→ **YOUR INSTRUCTIONS**: Return, in their exact form, the lines that lie between the start of the data below and the line containing "export CORE_UTILIZATION = 55", with both ends included.

-------- DATA PROVIDED

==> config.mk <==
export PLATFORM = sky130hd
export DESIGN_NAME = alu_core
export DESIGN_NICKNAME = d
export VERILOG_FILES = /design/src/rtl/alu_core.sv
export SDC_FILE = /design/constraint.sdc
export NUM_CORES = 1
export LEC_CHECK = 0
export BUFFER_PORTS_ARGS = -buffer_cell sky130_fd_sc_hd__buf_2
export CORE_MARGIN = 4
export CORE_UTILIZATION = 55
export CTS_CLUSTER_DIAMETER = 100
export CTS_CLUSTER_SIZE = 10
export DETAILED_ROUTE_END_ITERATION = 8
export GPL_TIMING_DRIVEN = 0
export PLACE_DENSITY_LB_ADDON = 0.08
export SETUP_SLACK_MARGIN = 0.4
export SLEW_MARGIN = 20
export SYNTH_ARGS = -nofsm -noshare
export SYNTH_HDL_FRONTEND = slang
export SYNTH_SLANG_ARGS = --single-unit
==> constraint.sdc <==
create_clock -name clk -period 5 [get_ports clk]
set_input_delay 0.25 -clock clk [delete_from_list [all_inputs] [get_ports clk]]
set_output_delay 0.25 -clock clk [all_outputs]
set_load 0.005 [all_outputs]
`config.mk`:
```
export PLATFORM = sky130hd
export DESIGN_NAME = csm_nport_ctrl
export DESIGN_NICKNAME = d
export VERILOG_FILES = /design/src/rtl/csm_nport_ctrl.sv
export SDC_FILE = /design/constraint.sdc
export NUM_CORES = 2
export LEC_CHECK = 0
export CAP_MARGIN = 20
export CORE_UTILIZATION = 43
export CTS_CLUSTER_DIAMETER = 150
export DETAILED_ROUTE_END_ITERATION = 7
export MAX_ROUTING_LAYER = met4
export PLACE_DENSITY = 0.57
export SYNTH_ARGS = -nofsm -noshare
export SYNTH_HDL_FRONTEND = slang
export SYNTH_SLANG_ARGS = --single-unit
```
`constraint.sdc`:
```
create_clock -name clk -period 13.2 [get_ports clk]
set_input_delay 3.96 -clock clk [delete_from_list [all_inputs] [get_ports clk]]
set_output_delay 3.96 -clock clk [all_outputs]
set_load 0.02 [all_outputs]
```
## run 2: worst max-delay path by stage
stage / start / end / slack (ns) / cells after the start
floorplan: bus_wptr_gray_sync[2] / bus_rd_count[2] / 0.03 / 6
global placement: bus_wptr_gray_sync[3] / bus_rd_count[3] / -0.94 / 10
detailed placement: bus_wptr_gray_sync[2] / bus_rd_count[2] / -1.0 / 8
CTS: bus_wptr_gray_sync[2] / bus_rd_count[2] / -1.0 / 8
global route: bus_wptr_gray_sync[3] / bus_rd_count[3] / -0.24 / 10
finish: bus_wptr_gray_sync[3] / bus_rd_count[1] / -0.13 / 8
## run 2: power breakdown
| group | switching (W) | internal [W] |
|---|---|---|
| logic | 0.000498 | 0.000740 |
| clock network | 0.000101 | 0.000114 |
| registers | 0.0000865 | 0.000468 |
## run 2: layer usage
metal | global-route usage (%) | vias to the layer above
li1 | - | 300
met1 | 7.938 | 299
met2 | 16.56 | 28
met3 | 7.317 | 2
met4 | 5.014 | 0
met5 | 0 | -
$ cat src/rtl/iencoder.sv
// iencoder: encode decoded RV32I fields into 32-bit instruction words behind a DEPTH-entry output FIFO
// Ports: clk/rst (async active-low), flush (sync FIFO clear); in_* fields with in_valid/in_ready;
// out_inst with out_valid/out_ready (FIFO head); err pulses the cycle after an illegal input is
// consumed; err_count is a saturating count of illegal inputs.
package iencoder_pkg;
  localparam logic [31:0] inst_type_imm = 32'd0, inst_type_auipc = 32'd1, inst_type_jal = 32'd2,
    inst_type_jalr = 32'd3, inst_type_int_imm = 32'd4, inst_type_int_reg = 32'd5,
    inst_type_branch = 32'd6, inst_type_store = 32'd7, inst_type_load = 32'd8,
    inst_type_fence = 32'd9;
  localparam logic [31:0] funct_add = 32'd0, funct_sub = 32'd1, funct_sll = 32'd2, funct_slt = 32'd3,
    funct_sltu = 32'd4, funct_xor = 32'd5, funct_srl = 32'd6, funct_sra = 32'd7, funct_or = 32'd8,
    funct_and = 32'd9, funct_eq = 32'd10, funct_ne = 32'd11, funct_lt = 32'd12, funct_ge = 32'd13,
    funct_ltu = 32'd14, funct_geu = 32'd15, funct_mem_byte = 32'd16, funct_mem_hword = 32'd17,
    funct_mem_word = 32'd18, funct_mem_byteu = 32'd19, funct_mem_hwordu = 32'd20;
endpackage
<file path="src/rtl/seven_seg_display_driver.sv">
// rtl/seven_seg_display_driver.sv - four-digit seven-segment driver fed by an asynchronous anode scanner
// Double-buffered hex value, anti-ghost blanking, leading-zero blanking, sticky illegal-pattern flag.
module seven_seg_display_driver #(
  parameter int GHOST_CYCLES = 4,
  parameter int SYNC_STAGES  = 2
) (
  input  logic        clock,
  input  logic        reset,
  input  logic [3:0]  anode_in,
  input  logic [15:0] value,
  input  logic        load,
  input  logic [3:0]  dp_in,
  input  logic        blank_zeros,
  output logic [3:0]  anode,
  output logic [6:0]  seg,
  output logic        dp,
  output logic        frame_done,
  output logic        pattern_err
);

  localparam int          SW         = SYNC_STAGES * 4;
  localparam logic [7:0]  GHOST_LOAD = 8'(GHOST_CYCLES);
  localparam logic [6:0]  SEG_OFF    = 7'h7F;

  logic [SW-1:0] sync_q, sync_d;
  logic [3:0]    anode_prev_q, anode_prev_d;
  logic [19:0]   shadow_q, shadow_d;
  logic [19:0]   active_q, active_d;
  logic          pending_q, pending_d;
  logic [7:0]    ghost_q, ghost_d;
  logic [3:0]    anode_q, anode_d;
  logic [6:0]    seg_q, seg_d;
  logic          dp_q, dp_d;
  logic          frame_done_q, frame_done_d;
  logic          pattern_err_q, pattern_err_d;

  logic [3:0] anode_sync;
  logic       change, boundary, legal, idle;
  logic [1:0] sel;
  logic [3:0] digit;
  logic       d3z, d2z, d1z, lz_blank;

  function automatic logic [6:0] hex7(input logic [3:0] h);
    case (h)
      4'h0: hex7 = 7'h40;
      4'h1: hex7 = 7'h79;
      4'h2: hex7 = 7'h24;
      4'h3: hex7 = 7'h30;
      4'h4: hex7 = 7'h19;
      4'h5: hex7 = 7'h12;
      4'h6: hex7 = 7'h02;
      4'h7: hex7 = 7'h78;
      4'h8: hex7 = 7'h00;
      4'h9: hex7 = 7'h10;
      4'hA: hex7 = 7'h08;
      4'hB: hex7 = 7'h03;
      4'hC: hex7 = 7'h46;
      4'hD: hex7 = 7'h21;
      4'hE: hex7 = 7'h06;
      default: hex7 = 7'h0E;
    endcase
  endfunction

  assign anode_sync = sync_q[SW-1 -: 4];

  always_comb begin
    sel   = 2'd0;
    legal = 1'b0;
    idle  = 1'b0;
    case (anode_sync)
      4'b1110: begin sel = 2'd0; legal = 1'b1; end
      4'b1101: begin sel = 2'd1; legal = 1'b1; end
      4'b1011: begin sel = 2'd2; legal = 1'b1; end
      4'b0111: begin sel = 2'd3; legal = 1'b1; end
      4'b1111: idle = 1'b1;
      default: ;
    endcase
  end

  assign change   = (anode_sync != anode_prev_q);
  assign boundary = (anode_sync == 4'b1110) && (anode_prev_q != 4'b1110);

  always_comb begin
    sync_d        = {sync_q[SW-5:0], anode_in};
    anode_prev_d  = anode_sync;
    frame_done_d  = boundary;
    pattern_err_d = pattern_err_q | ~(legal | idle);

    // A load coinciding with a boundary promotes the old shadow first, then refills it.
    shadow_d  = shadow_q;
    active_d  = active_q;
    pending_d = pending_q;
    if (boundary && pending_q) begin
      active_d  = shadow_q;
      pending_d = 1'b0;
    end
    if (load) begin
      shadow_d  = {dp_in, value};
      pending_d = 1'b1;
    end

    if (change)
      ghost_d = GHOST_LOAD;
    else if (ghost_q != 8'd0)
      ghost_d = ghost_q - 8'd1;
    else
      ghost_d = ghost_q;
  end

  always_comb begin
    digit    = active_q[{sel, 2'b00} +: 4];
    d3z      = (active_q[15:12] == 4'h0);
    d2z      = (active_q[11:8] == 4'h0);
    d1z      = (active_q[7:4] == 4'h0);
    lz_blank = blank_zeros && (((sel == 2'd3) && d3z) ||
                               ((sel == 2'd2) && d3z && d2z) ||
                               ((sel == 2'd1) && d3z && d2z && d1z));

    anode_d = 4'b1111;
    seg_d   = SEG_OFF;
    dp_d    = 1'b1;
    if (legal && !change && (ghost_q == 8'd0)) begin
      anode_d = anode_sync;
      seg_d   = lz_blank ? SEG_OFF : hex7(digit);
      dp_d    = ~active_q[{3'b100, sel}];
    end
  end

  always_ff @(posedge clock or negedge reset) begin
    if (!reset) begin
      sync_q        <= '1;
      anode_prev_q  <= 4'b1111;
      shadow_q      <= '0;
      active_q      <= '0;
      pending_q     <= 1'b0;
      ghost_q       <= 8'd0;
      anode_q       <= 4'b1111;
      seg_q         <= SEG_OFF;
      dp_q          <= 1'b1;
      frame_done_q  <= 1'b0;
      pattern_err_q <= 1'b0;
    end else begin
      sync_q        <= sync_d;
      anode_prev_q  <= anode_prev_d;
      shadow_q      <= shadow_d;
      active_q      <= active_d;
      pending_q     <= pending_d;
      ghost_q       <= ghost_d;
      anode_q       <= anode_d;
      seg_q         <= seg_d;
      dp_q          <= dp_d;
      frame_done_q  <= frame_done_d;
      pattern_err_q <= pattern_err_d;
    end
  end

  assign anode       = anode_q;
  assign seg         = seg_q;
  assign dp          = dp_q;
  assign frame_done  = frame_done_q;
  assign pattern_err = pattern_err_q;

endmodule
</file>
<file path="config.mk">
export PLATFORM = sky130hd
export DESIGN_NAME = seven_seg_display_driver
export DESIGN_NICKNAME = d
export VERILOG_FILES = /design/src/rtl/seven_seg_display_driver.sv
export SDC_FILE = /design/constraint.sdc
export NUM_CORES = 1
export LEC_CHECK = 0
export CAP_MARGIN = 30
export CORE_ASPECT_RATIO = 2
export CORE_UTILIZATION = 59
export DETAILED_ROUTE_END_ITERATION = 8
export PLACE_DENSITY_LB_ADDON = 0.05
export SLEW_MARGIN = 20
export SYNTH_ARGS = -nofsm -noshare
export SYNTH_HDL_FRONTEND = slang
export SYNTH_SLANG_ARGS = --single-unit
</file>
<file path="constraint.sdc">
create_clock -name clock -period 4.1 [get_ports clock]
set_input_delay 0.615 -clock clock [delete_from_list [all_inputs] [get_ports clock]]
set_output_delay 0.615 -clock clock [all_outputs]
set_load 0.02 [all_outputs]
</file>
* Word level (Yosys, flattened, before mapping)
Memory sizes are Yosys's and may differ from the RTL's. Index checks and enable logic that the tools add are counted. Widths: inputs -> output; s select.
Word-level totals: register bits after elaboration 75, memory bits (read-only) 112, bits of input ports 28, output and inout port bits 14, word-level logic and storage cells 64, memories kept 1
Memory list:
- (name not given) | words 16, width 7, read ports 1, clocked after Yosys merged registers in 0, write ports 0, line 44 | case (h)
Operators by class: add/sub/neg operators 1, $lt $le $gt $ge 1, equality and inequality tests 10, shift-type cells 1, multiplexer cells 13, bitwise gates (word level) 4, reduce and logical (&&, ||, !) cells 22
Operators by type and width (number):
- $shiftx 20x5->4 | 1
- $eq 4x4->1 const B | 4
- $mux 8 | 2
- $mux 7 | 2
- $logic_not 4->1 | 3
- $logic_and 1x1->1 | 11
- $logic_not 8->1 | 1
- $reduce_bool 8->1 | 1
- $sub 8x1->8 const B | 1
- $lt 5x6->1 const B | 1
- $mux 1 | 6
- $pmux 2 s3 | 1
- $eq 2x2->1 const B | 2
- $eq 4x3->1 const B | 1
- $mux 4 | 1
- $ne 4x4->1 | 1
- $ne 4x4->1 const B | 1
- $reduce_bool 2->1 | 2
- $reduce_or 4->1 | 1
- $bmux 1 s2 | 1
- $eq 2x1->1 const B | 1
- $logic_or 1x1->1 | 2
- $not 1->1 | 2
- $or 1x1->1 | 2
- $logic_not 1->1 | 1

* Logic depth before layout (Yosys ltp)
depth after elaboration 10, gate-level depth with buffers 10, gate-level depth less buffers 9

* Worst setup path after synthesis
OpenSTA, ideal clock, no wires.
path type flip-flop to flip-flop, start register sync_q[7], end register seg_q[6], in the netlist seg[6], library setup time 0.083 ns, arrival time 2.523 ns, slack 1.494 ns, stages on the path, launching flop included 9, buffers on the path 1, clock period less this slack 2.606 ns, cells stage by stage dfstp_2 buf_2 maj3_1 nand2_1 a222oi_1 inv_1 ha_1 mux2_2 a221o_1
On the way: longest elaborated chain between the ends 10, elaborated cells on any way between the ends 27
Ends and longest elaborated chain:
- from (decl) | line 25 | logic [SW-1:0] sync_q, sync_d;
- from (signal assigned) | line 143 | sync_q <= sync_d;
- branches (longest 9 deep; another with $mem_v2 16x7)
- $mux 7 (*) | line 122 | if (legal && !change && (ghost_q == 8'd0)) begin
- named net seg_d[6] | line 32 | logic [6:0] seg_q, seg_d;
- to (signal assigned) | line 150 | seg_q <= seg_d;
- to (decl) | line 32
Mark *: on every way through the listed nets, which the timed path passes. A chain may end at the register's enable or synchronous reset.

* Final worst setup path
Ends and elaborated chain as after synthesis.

----------------

→ **ANSWER SPACE**:
==> config.mk <==
export PLATFORM = sky130hd
export DESIGN_NAME = alu_core
export DESIGN_NICKNAME = d
export VERILOG_FILES = /design/src/rtl/alu_core.sv
export SDC_FILE = /design/constraint.sdc
export NUM_CORES = 1
export LEC_CHECK = 0
export BUFFER_PORTS_ARGS = -buffer_cell sky130_fd_sc_hd__buf_2
export CORE_MARGIN = 4
export CORE_UTILIZATION = 55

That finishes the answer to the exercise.